File: config.mk
export PLATFORM = sky130hd
export DESIGN_NAME = cmp_sweep
export DESIGN_NICKNAME = d
export VERILOG_FILES = /design/src/rtl/cmp_sweep.sv
export SDC_FILE = /design/constraint.sdc
export NUM_CORES = 1
export LEC_CHECK = 0
export CAP_MARGIN = 20
export CORE_MARGIN = 5
export CORE_UTILIZATION = 31
export CTS_BUF_LIST = sky130_fd_sc_hd__clkbuf_8
export DETAILED_ROUTE_END_ITERATION = 10
export SLEW_MARGIN = 25
export SYNTH_ARGS = -nofsm -noshare
export SYNTH_HDL_FRONTEND = slang
export SYNTH_SLANG_ARGS = --single-unit
export TNS_END_PERCENT = 100
File: constraint.sdc
create_clock -name clk -period 1.85 [get_ports clk]
set_input_delay 0.37 -clock clk [delete_from_list [all_inputs] [get_ports clk]]
set_output_delay 0.37 -clock clk [all_outputs]
set_load 0.005 [all_outputs]
File: src/rtl/cmp_sweep.sv
// Sequential operand driver for a 4-bit equality comparator: sweeps an index range against a key.
// Optional build macro CMP_SWEEP_EARLY_EXIT_EN stops the sweep at the first matching index.
module cmp_sweep #(
  parameter int SETTLE = 1
) (
  input  logic        clk,
  input  logic        rst,
  input  logic        start,
  input  logic [3:0]  key,
  input  logic [3:0]  lo,
  input  logic [3:0]  hi,
  output logic [3:0]  cmp_x,
  output logic [3:0]  cmp_y,
  output logic        cmp_req,
  input  logic        cmp_eq,
  output logic        busy,
  output logic        done,
  output logic [15:0] match_mask,
  output logic [4:0]  match_count,
  output logic        found,
  output logic [3:0]  first_idx
);

  typedef enum logic [1:0] {IDLE, HOLD, SAMPLE, DONE} state_t;

`ifdef CMP_SWEEP_EARLY_EXIT_EN
  localparam bit EARLY_EXIT = 1'b1;
`else
  localparam bit EARLY_EXIT = 1'b0;
`endif

  // HOLD counts down from SETTLE-1 so the operand stays up for SETTLE+1 cycles in total.
  localparam logic [1:0] HOLD_LAST = (SETTLE > 0) ? 2'(SETTLE - 1) : 2'd0;
  localparam bit         USE_HOLD  = (SETTLE > 0);

  state_t      state;
  logic [4:0]  remaining;
  logic [1:0]  hold_cnt;

  logic [3:0]  span;
  logic        last_sample;

  // Modulo-16 distance gives the wrap-around sweep for lo > hi for free.
  assign span        = hi - lo;
  assign last_sample = (remaining == 5'd1) || (EARLY_EXIT && cmp_eq);

  always_ff @(posedge clk or posedge rst) begin
    if (rst) begin
      state       <= IDLE;
      remaining   <= 5'd0;
      hold_cnt    <= 2'd0;
      cmp_x       <= 4'd0;
      cmp_y       <= 4'd0;
      cmp_req     <= 1'b0;
      busy        <= 1'b0;
      done        <= 1'b0;
      match_mask  <= 16'd0;
      match_count <= 5'd0;
      found       <= 1'b0;
      first_idx   <= 4'd0;
    end else begin
      case (state)
        IDLE: begin
          done <= 1'b0;
          if (start) begin
            cmp_x       <= lo;
            cmp_y       <= key;
            remaining   <= {1'b0, span} + 5'd1;
            hold_cnt    <= HOLD_LAST;
            cmp_req     <= 1'b1;
            busy        <= 1'b1;
            match_mask  <= 16'd0;
            match_count <= 5'd0;
            found       <= 1'b0;
            first_idx   <= 4'd0;
            state       <= USE_HOLD ? HOLD : SAMPLE;
          end
        end

        HOLD: begin
          if (hold_cnt == 2'd0) begin
            state <= SAMPLE;
          end else begin
            hold_cnt <= hold_cnt - 2'd1;
          end
        end

        SAMPLE: begin
          if (cmp_eq) begin
            match_mask  <= match_mask | (16'd1 << cmp_x);
            match_count <= match_count + 5'd1;
            if (!found) begin
              found     <= 1'b1;
              first_idx <= cmp_x;
            end
          end
          remaining <= remaining - 5'd1;
          if (last_sample) begin
            // cmp_x keeps the last swept index; only the handshake drops.
            cmp_req <= 1'b0;
            busy    <= 1'b0;
            done    <= 1'b1;
            state   <= DONE;
          end else begin
            cmp_x    <= cmp_x + 4'd1;
            hold_cnt <= HOLD_LAST;
            state    <= USE_HOLD ? HOLD : SAMPLE;
          end
        end

        DONE: begin
          done  <= 1'b0;
          state <= IDLE;
        end

        default: begin
          state <= IDLE;
        end
      endcase
    end
  end

endmodule
File: src/rtl/bytestream_pkg.sv
// Shared types and widths for the byte serializer / deserializer pair.
package bytestream_pkg;

  localparam int BYTE_W       = 8;
  localparam int BYTES_SENT_W = 16;

  typedef enum logic [1:0] {
    IDLE  = 2'd0,
    SHIFT = 2'd1,
    GAP   = 2'd2
  } ser_state_t;

endpackage

File: src/rtl/byte_serializer_fifo.sv
// First-word-fall-through FIFO; push is ignored when full and pop when empty.
module byte_fifo #(
  parameter int DEPTH = 4,
  parameter int WIDTH = 8
) (
  input  logic                     clk,
  input  logic                     rst,
  input  logic                     push,
  input  logic                     pop,
  input  logic [WIDTH-1:0]         wdata,
  output logic [WIDTH-1:0]         rdata,
  output logic                     full,
  output logic                     empty,
  output logic [$clog2(DEPTH):0]   count
);

  localparam int AW = $clog2(DEPTH);
  localparam logic [AW-1:0] PTR_ONE  = AW'(1);
  localparam logic [AW:0]   CNT_ONE  = (AW+1)'(1);
  localparam logic [AW:0]   CNT_FULL = (AW+1)'(DEPTH);
  localparam logic [AW:0]   CNT_ZERO = (AW+1)'(0);

  logic [WIDTH-1:0] mem_r [DEPTH];
  logic [AW-1:0]    wr_ptr_r;
  logic [AW-1:0]    rd_ptr_r;
  logic [AW:0]      count_r;
  logic             push_s;
  logic             pop_s;

  assign full   = (count_r == CNT_FULL);
  assign empty  = (count_r == CNT_ZERO);
  assign count  = count_r;
  assign rdata  = mem_r[rd_ptr_r];
  assign push_s = push && !full;
  assign pop_s  = pop && !empty;

  // Storage array; contents are don't-care until written, so no reset.
  always_ff @(posedge clk) begin
    if (push_s) begin
      mem_r[wr_ptr_r] <= wdata;
    end
  end

  // Pointers wrap naturally because DEPTH is a power of two.
  always_ff @(posedge clk or posedge rst) begin
    if (rst) begin
      wr_ptr_r <= '0;
      rd_ptr_r <= '0;
      count_r  <= CNT_ZERO;
    end else begin
      if (push_s) begin
        wr_ptr_r <= wr_ptr_r + PTR_ONE;
      end
      if (pop_s) begin
        rd_ptr_r <= rd_ptr_r + PTR_ONE;
      end
      case ({push_s, pop_s})
        2'b10:   count_r <= count_r + CNT_ONE;
        2'b01:   count_r <= count_r - CNT_ONE;
        default: count_r <= count_r;
      endcase
    end
  end

endmodule
## config.mk

```make
export PLATFORM = sky130hd
export DESIGN_NAME = pipe_hazard_ctrl_flat
export DESIGN_NICKNAME = d
export VERILOG_FILES = /design/src/rtl/pipe_hazard_ctrl_if.sv /design/src/rtl/pipe_hazard_ctrl.sv /design/src/flat_wrapper.sv
export SDC_FILE = /design/constraint.sdc
export NUM_CORES = 1
export LEC_CHECK = 0
export ABC_AREA = 1
export ABC_CLOCK_PERIOD_IN_PS = 2100
export CORE_ASPECT_RATIO = 0.9
export CORE_UTILIZATION = 49
export DETAILED_ROUTE_END_ITERATION = 16
export PLACE_DENSITY = 0.82
export SETUP_SLACK_MARGIN = 0.05
export SLEW_MARGIN = 30
export SYNTH_ARGS = -nofsm -noshare
export SYNTH_HDL_FRONTEND = slang
export SYNTH_SLANG_ARGS = --single-unit
```

## constraint.sdc

```tcl
create_clock -name clk -period 2.1 [get_ports clk]
set_input_delay 0.63 -clock clk [delete_from_list [all_inputs] [get_ports clk]]
set_output_delay 0.63 -clock clk [all_outputs]
set_load 0.01 [all_outputs]
```
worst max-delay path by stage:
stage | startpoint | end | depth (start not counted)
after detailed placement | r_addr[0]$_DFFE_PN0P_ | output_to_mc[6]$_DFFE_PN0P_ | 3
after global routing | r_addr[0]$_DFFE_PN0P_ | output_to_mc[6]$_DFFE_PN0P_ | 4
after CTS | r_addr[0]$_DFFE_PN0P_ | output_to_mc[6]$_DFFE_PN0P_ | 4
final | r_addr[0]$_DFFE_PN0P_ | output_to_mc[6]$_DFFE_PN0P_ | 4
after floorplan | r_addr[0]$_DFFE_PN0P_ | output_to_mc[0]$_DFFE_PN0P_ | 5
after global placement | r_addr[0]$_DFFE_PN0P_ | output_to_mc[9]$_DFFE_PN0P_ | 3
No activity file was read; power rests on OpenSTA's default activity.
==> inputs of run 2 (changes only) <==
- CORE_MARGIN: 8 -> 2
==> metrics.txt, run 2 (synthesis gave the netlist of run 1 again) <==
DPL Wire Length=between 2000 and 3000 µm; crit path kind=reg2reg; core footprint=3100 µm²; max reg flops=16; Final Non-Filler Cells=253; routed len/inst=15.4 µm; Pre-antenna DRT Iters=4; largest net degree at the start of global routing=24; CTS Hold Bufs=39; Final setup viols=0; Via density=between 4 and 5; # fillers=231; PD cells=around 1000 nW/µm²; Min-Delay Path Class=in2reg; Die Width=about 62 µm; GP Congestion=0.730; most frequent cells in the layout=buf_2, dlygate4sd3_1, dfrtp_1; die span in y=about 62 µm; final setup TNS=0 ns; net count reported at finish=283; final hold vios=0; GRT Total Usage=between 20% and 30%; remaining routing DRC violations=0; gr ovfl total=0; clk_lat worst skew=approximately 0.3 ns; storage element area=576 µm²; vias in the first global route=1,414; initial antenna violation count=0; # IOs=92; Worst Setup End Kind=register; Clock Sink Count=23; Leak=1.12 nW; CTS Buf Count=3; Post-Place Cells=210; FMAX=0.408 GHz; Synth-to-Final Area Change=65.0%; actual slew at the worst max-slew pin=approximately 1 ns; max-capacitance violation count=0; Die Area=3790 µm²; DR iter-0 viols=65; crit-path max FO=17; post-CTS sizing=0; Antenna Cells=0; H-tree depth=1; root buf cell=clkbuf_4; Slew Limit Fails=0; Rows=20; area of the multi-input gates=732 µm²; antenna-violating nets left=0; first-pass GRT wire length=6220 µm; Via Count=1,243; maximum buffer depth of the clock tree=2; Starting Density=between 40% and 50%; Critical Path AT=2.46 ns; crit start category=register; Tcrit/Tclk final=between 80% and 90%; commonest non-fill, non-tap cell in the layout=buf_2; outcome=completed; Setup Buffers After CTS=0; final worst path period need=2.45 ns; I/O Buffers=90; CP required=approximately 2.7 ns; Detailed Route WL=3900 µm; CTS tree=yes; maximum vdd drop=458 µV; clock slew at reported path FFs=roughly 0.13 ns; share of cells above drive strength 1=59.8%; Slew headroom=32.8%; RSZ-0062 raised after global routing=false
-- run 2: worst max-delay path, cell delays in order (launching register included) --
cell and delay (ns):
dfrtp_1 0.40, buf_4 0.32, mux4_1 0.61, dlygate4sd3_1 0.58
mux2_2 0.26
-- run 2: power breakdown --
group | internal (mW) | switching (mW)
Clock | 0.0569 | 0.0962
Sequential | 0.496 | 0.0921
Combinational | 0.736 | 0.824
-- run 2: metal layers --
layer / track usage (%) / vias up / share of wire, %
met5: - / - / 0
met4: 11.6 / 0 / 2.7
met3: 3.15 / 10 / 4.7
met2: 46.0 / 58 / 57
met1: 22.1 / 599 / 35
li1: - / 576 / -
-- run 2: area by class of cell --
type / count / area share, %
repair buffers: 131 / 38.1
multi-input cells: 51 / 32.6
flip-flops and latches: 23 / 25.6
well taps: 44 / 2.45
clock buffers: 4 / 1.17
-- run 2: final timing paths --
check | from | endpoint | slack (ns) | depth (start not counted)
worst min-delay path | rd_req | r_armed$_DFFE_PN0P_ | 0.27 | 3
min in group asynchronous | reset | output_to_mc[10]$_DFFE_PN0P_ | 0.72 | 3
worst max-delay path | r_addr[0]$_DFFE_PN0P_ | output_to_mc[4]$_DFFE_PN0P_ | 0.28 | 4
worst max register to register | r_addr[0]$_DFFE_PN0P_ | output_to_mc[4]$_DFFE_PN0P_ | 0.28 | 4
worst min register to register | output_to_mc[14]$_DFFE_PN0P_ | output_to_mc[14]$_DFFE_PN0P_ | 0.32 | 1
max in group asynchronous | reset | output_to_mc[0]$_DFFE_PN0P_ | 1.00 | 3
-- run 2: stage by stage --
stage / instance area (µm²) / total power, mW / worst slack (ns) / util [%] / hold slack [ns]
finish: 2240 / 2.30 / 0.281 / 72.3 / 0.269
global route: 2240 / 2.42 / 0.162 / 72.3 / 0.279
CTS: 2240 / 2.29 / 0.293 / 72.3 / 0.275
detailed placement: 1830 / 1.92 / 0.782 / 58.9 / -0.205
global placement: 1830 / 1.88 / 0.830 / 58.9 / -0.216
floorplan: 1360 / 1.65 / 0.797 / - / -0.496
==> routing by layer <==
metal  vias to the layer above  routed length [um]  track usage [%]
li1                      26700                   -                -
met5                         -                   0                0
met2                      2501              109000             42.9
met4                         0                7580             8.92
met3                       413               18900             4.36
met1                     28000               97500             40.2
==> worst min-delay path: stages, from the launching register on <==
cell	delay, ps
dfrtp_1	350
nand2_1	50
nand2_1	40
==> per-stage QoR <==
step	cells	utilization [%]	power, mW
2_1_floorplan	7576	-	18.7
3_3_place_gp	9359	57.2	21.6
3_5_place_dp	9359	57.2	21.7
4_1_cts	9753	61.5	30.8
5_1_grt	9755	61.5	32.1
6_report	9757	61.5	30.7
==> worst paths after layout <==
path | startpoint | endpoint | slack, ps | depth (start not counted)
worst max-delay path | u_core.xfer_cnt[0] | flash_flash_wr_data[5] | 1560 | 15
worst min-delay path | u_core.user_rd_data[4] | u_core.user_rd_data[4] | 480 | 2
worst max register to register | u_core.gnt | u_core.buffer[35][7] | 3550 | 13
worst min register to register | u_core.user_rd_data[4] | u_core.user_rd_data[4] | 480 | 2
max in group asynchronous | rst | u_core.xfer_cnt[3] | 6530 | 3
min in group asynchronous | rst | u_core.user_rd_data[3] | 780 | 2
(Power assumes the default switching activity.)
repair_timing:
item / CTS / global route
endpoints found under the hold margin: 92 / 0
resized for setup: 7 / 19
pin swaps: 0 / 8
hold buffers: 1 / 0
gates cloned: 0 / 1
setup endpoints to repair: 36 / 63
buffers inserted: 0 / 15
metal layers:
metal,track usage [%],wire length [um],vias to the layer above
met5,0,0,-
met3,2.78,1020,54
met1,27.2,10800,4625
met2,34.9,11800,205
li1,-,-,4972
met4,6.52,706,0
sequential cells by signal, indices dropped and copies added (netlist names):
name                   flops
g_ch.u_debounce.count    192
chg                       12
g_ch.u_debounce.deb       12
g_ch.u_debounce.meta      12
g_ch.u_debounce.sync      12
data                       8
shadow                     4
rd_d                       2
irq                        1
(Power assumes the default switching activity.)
`src/rtl/vga_scan.sv`:
```
// 640x480 VGA scan generator: pixel counters, sprite address outputs and a 2-stage
// colour/sync pipeline aligned with the 1-clk sprite lookup. Option macro: VGA_GROUND_EN.
module vga_scan #(
    parameter logic [11:0] BG_COLOR = 12'hFFF,
    parameter logic [11:0] FG_COLOR = 12'h555
) (
    input  logic       clk,
    input  logic       RESET_N,
    input  logic       px,
    output logic [8:0] row_addr,
    output logic [9:0] col_addr,
    output logic       fresh,
    output logic       hs,
    output logic       vs,
    output logic       rdn,
    output logic [3:0] r,
    output logic [3:0] g,
    output logic [3:0] b
);
    localparam logic [9:0] H_VIS      = 10'd640;
    localparam logic [9:0] H_SYNC_BEG = 10'd656;
    localparam logic [9:0] H_SYNC_END = 10'd752;
    localparam logic [9:0] H_LAST     = 10'd799;
    localparam logic [9:0] V_VIS      = 10'd480;
    localparam logic [9:0] V_SYNC_BEG = 10'd490;
    localparam logic [9:0] V_SYNC_END = 10'd492;
    localparam logic [9:0] V_LAST     = 10'd524;

    logic [9:0] r_hcnt;
    logic [9:0] r_vcnt;
    logic [9:0] w_hcnt_nxt;
    logic [9:0] w_vcnt_nxt;
    logic       w_vis_nxt;
    logic       w_hs_raw;
    logic       w_vs_raw;
    logic       w_von;
    logic       w_fg;
    logic       r_hs1;
    logic       r_vs1;
    logic       r_von1;

    always_comb begin
        w_hcnt_nxt = (r_hcnt == H_LAST) ? 10'd0 : r_hcnt + 10'd1;
        w_vcnt_nxt = r_vcnt;
        if (r_hcnt == H_LAST) begin
            w_vcnt_nxt = (r_vcnt == V_LAST) ? 10'd0 : r_vcnt + 10'd1;
        end
        w_vis_nxt = (w_hcnt_nxt < H_VIS) && (w_vcnt_nxt < V_VIS);
        w_hs_raw  = !((r_hcnt >= H_SYNC_BEG) && (r_hcnt < H_SYNC_END));
        w_vs_raw  = !((r_vcnt >= V_SYNC_BEG) && (r_vcnt < V_SYNC_END));
        w_von     = (r_hcnt < H_VIS) && (r_vcnt < V_VIS);
    end

    // NOTE: addresses are built from the next count so they change together with hcnt/vcnt.
    always_ff @(posedge clk) begin
        if (!RESET_N) begin
            r_hcnt   <= 10'd0;
            r_vcnt   <= 10'd0;
            row_addr <= 9'd0;
            col_addr <= 10'd0;
            fresh    <= 1'b0;
        end else begin
            r_hcnt   <= w_hcnt_nxt;
            r_vcnt   <= w_vcnt_nxt;
            row_addr <= w_vis_nxt ? w_vcnt_nxt[8:0] : 9'h1FF;
            col_addr <= w_vis_nxt ? w_hcnt_nxt : 10'h3FF;
            fresh    <= (w_vcnt_nxt < V_VIS);
        end
    end

    // Stage 1: hold sync/video-on for the cycle the sprite needs to answer.
    always_ff @(posedge clk) begin
        if (!RESET_N) begin
            r_hs1  <= 1'b1;
            r_vs1  <= 1'b1;
            r_von1 <= 1'b0;
        end else begin
            r_hs1  <= w_hs_raw;
            r_vs1  <= w_vs_raw;
            r_von1 <= w_von;
        end
    end

`ifdef VGA_GROUND_EN
    logic r_gnd1;

    always_ff @(posedge clk) begin
        if (!RESET_N) begin
            r_gnd1 <= 1'b0;
        end else begin
            r_gnd1 <= w_von && ((r_vcnt == 10'd402) || (r_vcnt == 10'd403));
        end
    end

    assign w_fg = px | r_gnd1;
`else
    assign w_fg = px;
`endif

    // Stage 2: colour and syncs leave together so the monitor sees them aligned.
    always_ff @(posedge clk) begin
        if (!RESET_N) begin
            hs        <= 1'b1;
            vs        <= 1'b1;
            rdn       <= 1'b1;
            {r, g, b} <= 12'h000;
        end else begin
            hs        <= r_hs1;
            vs        <= r_vs1;
            rdn       <= ~r_von1;
            {r, g, b} <= r_von1 ? (w_fg ? FG_COLOR : BG_COLOR) : 12'h000;
        end
    end
endmodule

```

[What is needed]: Look in the material above for the line with "type / count / area share, %" and the line with "worst max-delay path | r_addr[0]$_DFFE_PN0P_", and transcribe exactly those lines and all lines between them, nothing more.

[Task result]:
type / count / area share, %
repair buffers: 131 / 38.1
multi-input cells: 51 / 32.6
flip-flops and latches: 23 / 25.6
well taps: 44 / 2.45
clock buffers: 4 / 1.17
-- run 2: final timing paths --
check | from | endpoint | slack (ns) | depth (start not counted)
worst min-delay path | rd_req | r_armed$_DFFE_PN0P_ | 0.27 | 3
min in group asynchronous | reset | output_to_mc[10]$_DFFE_PN0P_ | 0.72 | 3
worst max-delay path | r_addr[0]$_DFFE_PN0P_ | output_to_mc[4]$_DFFE_PN0P_ | 0.28 | 4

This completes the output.